I have a Toyota Tundra Access Cab which also has the 4.7 and 4.10 rearend and it tows my 21RS just fine. Unless it's flat, a very slight upgrade, or downhill I always tow in 3rd gear. At 60 mph In 3rd it runs about 2700 rpm and the engine doesn't sound like its working hard either. Of course I have less weight in my TV and trailer but many times I've loaded up with a fulll water tank, my generator, and my dirtbikes and it still climbs Cajon Pass here in California at about 55 mph. There also seems to be plenty of torque for acceleration. What type of gas mileage do you get without your trailer in tow?


----------



## mshaheen

I get about 15-17 mpg normally ( a lot of in town driving ), but when I tow, it drops to 8-9 mpg. I'm trying to find something for my Sequoia that will increase the mid range torque and horsepower to make me feel more comfortable on the hills. When i drive into the wind, the truck will downshift from 3rd into 2nd ( I don't use od ) at 55 mph more than I like. Volant makes an aftermarket performance air system that they claim ??? will increase power 11 hp across all rpm. Quite a claim, since everyone else says that you sacrifice low end torque to get it at the high end, around 5500 rpm, with most of these ram-air products. A man at TundraSolutions.com makes an add-on air-performance system that he claims will increase mid range power by 3hp, and it a fresh air cowl attachment to deliver more air to the stock air box. Trd (Toyota Racing Development) says that there is not a product that they have that will do that. Anybody use anything like that with any success?


----------



## MikeyM

Don't feel too bad about the towing thing.. that's a bit of weight to be towing with a small V8.. sounds about right, though.

In the power area, ignition, exhaust and intake will be your best friends. On our Grand we have the 5.2 (318 to the old timers) - it has gobs of low end for being a mid-sized pushrod V8 and I installed the K and N FIPK air injection kit, aftermarket Y-pipe (increasing the exhaust pipe size a bit) and a Jacobs Pro Street ignition. All of these increases yeilded about 3-4mpg increase and definatly more power. Unhitched it maintaines 19-21mpg on the highway around 65-70mph. Perhaps there are the same type of mods for your particular engine. You might want to try checking out a Toyota truck / SUV forum for info on where to get your goodies.

Good luck!

Mike.


----------



## fixjet

Recent Small V8's and esspecially the foreign ones produce most of their HP and Torque at higher RPM's than traditional V8's from the big three. Even the new GM's produce max power over 4500 rpm verses 2500-3000 on the older pre year 2000 engines. Visiting GM performance forums guys consistantly are wishing for the old torque curves for towing. The newer engines do the job but with typically with lower ratios. Looking at the 4.7's ratings using 3rd gear to stay in the torque curve should help.


----------



## JimWilson

mshaheen said:


> Volant makes an aftermarket performance air system that they claim ??? will increase power 11 hp across all rpm.

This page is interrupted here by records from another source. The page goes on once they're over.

### /design/flow/constraint.sdc
current_design top

set clk_period 7.5
set clk_io_pct 0.2

create_clock -name clk0 -period $clk_period [get_ports {board_clk}]

set non_clock_inputs [all_inputs -no_clocks]
set_input_delay [expr $clk_period * $clk_io_pct] -clock clk0 $non_clock_inputs
set_output_delay [expr $clk_period * $clk_io_pct] -clock clk0 [all_outputs]
### /design/flow/design.v
module clk_divideby_27 #(parameter DIV = 27) (
    input clk_in,
    input rst_n,
    output reg clk_out = 0
);
    integer cnt = 0;
    always @(posedge clk_in or negedge rst_n) begin
        if (!rst_n) begin
            cnt <= 0;
            clk_out <= 0;
        end else if (cnt == DIV/2-1) begin
            cnt <= 0;
            clk_out <= ~clk_out;
        end else begin
            cnt <= cnt + 1;
        end
    end
endmodule
module clk_divideby_100K (
    input clk_in,
    input rst_n,
    output reg clk_out = 0
);
    localparam integer div = 100000;     
    integer cnt = 0;
    always @(posedge clk_in or negedge rst_n) begin
        if (!rst_n) begin
            cnt <= 0;
            clk_out <= 0;
        end else if (cnt ==div/2-1) begin
            cnt <= 0;
            clk_out <= ~clk_out;
        end else begin
            cnt <= cnt + 1;
        end
    end
endmodule
module night_rider_fsm 
    # (parameter N = 8)
(
    input clk,
    input rst_n,
    output [N-1:0] led_out 
);
    localparam add_N = $clog2(N);
    localparam integer TEMP = N - 2;
    localparam [add_N-1:0] N_MINUS_2 = TEMP[add_N-1:0];
    localparam [1:0] LIGHT_FIRST = 2'b01,
                    LIGHT_MID = 2'b10,
                    LIGHT_LAST = 2'b11;
    reg [add_N-1:0] n;
    reg dir;
    reg [1:0] state;
    assign led_out = 1'b1<<n; 
    always @(posedge clk or negedge rst_n) begin
        if (!rst_n) begin
            state <= LIGHT_FIRST;
            n <= 0;
            dir <= 1;
        end
        else  begin
            case (state)
                LIGHT_FIRST: begin n <= n + 1; state <= LIGHT_MID; end
                LIGHT_LAST : begin n <= n - 1; state <= LIGHT_MID; end
                LIGHT_MID  : begin
                        if (dir == 1'b1) begin
                            n <= n + 1;
                            if (n == N_MINUS_2) begin dir <= 0; state <= LIGHT_LAST; end
                        end
                        else begin
                            n <= n - 1;
                            if (n == 1) begin dir <= 1; state <= LIGHT_FIRST; end
                        end
                    end
                default: begin state <= LIGHT_FIRST; n <= 0; dir <= 1; end
            endcase
        end
    end
endmodule
module sync_reset (
    input clk,       
    input async_n,   
    output reg sync_n
);
    reg meta;    
    always @(posedge clk or negedge async_n) begin
        if (!async_n) begin
            meta <= 1'b0;
            sync_n <= 1'b0;
        end else begin
            meta <= 1'b1;
            sync_n <= meta;
        end
    end
endmodule
module top 
    # (parameter N = 8)
(
    input board_clk,
    input rst_n_btn,
    output [N-1:0] led
);
    wire sys_clk;
    wire clk_10hz;
    wire rst_sync;
    clk_divideby_27 divide_to_1MHz (
        .clk_in(board_clk),
        .rst_n(rst_n_btn),
        .clk_out(sys_clk)
    );
    clk_divideby_100K divide_to_10Hz (
        .clk_in(sys_clk),
        .rst_n(rst_n_btn),
        .clk_out(clk_10hz)
    );
    sync_reset u_sync_reset (
        .clk(clk_10hz),
        .async_n(rst_n_btn),
        .sync_n(rst_sync)
    );
    night_rider_fsm #(.N(N)) u_night (
        .clk (clk_10hz),
        .rst_n(rst_sync),
        .led_out(led)
    );
endmodule
### /design/flow/run.sh
#!/bin/bash
# OpenROAD 26Q1-2900-gdf79404cd8, Yosys 0.63+post, stock flow scripts
make -C /OpenROAD-flow-scripts/flow DESIGN_CONFIG=/design/flow/config.mk WORK_HOME=/design/flow/orfs finish
### /design/flow/config.mk
export PLATFORM = sky130hd
export DESIGN_NAME = top
export DESIGN_NICKNAME = top
export VERILOG_FILES = /design/flow/design.v
export SDC_FILE = /design/flow/constraint.sdc
export NUM_CORES = 4
export LEC_CHECK = 1
export CORE_UTILIZATION = 40
==> summary.txt <==
flow finished, numbers: status finished, final reports clean, register pins left without a clock 42, delay-heaviest family, CP buffers and inverters, Top cell area share 0.518, final hold violations 0, Worst Path Max Fanout 55, postcts setup bufs 0, Tot Pwr 331 uW, CTS resizes 0, Clock power frac 0.440, final setup violation count 0, Longest Clk Path Bufs 2, DRT antenna net count 0, Dominant flop cell dfrtp_1, synthesized area 0.00352 mm2, GRT Total Usage 0.149, first-pass GRT wire length 10500 um, Die ar. 0.00919 mm2, FF-to-FF setup slack 5.47 ns, asr flop ratio synth 1.00, Final Cycle Share 0.277, Logic pwr share 0.022, Net Sw Frac 0.210, # hold bufs at CTS 0, tool warnings 31, worst-margin pin slew 0.925 ns, synth warn 4, routed len/inst 13.2 um, vias in the first global route 2156, post-route setup slack 5.42 ns, min Tclk post-route 2.08 ns, Synth Area per Inst 10.8 um2, largest net degree at the start of global routing 56, RSZ-0062 raised after global routing no, Max Clock Skew 0.00554 ns, crit end category asynchronous set/reset pin, Post-synth EDFFs 0, Synth area leaders dfrtp_1, xnor2_1, xor2_1, min-delay src divide_to_1MHz.clk_out, critical path data arrival time 2.43 ns, I/O Pins 10, crit start category input port, CP Class in -> async, H-tree depth 2, Peak VDD IR 81.8 uV, yosys cell count 326, port buffer count 9, Post-Syn Instances 326, die width 95.9 um, Clock Tree Root clkbuf_8, Pleak 1.72 nW, Filler cells 786, crit path DRT 7.85 ns, Sequential Power Share 0.538, Reg area 0.00188 mm2, row cnt 33, grt total ovfl 0, Worst path max stage delay 0.61 ns, slowest CP cell buf_4, die span in y 95.9 um, Latency at later pin 0.28 ns, Via Count 2287, DRC 0, CTS clk-pin slew, worst paths 0.07 ns, antenna cell count 0, Gate Area 0.00157 mm2, share of post-route cells with drive strength above 1 0.0501, Core ar. 0.00838 mm2, CP Launch Point rst_n_btn, r2r startpoint divide_to_1MHz.cnt[4], Initial DRT Pass Iterations 4, cts bufs inserted 5, drt total wl 5840 um, endpoints left unconstrained 49, Floorplan Utilization 0.420, Slew Viols, Final 0, WP depth 2, Final TNS setup 0 ns, critical path buffer and inverter count 2, Area Overhead vs Synth 8.88%, #FFs+latches synth 75, sw power 69.4 uW, DP HPWL 4210 um, setup slack at placement 5.03 ns, Peak Freq 481 MHz, initial antenna violation count 0, global placement routability congestion 0.798, Post-synth seq share 0.533, Hold Path Stages 1, max-capacitance violation count 0, internal power 261 uW, Chip Area, Yosys 0.00352 mm2, vias per inst 5.15, critical path, cell by cell buf_2, buf_4, Reg2Reg Depth 4, Power Density 86.2 mW/mm2, Cell Type Count 32, Max-slew headroom 0.378, CTS tree yes, leading area contributor after synthesis dfrtp_1, Hold Path Class reg -> reg, initial drt markers 115
sequential cells by signal, indices dropped and copies added, names as in the netlist:
signal	cells
divide_to_1MHz.cnt	32
u_night.n	3
u_sync_reset.sync_n	1
u_night.state	3
divide_to_10Hz.cnt	32
divide_to_10Hz.clk_out	1
u_night.dir	1
divide_to_1MHz.clk_out	1
u_sync_reset.meta	1
logic make-up after synthesis:
family,after synthesis,synth area share
DFF,75,0.533
xor gates and xnor gates,62,0.154
buffers and inverters,19,0.0206
other,1,0.00106
AOI/OAI and AO/OA,11,0.0174
and+or+nand+nor,148,0.238
adders and majority gates,10,0.0355
worst paths after layout:
path                                          end
setup / recovery           divide_to_1MHz.cnt[18]
hold / removal             divide_to_1MHz.clk_out
setup reg to reg           divide_to_1MHz.cnt[23]
hold reg to reg            divide_to_1MHz.clk_out
max in group clk0          divide_to_1MHz.cnt[23]
min in group asynchronous  divide_to_1MHz.cnt[27]
synth_stat cells (3+ instances only):
library cell,n
o21ai_0,3
nand4_1,24
ha_1,10
xnor2_1,38
nor4_1,16
and3_1,8
clkbuf_1,5
inv_1,12
and4_1,8
nor2_1,18
xor2_1,24
nor3_1,14
a21oi_1,6
dfrtp_1,73
and2_1,4
nand3_1,23
nand2_1,18
nor2b_1,5
stage by stage:
step | util | hold WS [ns] | std cells | cell area, um2
6_report | 0.458 | 0.470 | 444 | 3840
5_1_grt | 0.458 | 0.493 | 444 | 3840
4_1_cts | 0.458 | 0.472 | 444 | 3840
3_5_place_dp | 0.446 | 0.459 | 436 | 3730
3_3_place_gp | 0.446 | 0.457 | 436 | 3730
2_1_floorplan | - | 0.447 | 326 | 3520
cell type report:
type                       count  area share
tap                          105      0.0342
clock buffer                   7      0.0251
timing repair buffer          12      0.0280
inverter                      12      0.0117
sequential                    75       0.490
multi-input combinational    232       0.410
clock inverter                 1     0.00130
cells in the final DEF, fill, tap and decap left out, types with 5 or more instances in the layout:
master	n
xnor2_1	38
and4_1	8
nor3_1	14
xor2_1	24
nor2b_1	5
a21oi_1	6
inv_1	12
ha_1	10
nand4_1	24
dfrtp_1	73
nor4_1	16
nand3_1	23
nand2_1	18
clkbuf_8	7
and3_1	8
clkdlybuf4s50_1	8
nor2_1	18
worst register-to-register path, stage by stage, from the launching register on:
cell and delay, ns:
dfrtp_1 0.46, nand4_1 0.22, nor4_1 0.85, nand4_1 0.22
xnor2_1 0.17
metal layers:
layer / up-vias / track usage / part of all wire
met4: 0 / 0.00498 / 0
met3: 0 / 0.0225 / 0.033
li1: 1165 / - / -
met1: 1089 / 0.288 / 0.59
met5: - / 0 / 0
met2: 33 / 0.191 / 0.38
power groups by stage:
stage / Clock, mW / Combinational [mW] / Sequential [mW]
finish: 0.145 / 0.00735 / 0.178
global route: 0.156 / 0.00921 / 0.178
CTS: 0.150 / 0.00826 / 0.178
Power and IR drop assume default switching activity.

Don't you believe it. Alone, an air intake might give you 11 HP at the _crank_, but certainly not at the rear wheels. If that were the case Toyota would be doing that right from the factory. And just installing a new intake will only give you half the upgrade picture, because without doing the comparable exhaust mods as well you're not going to see the full benefit (more air in needs more air out to be truly effective).



mshaheen said:


> Quite a claim, since everyone else says that you sacrifice low end torque to get it at the high end, around 5500 rpm, with most of these ram-air products.


That's not necessarily true; an intake/exhaust upgrade CAN give you improvements across the entire RPM range. Just don't expect anything miraculous.



mshaheen said:


> Trd (Toyota Racing Development) says that there is not a product that they have that will do that.


Doesn't TRD still make superchargers?


----------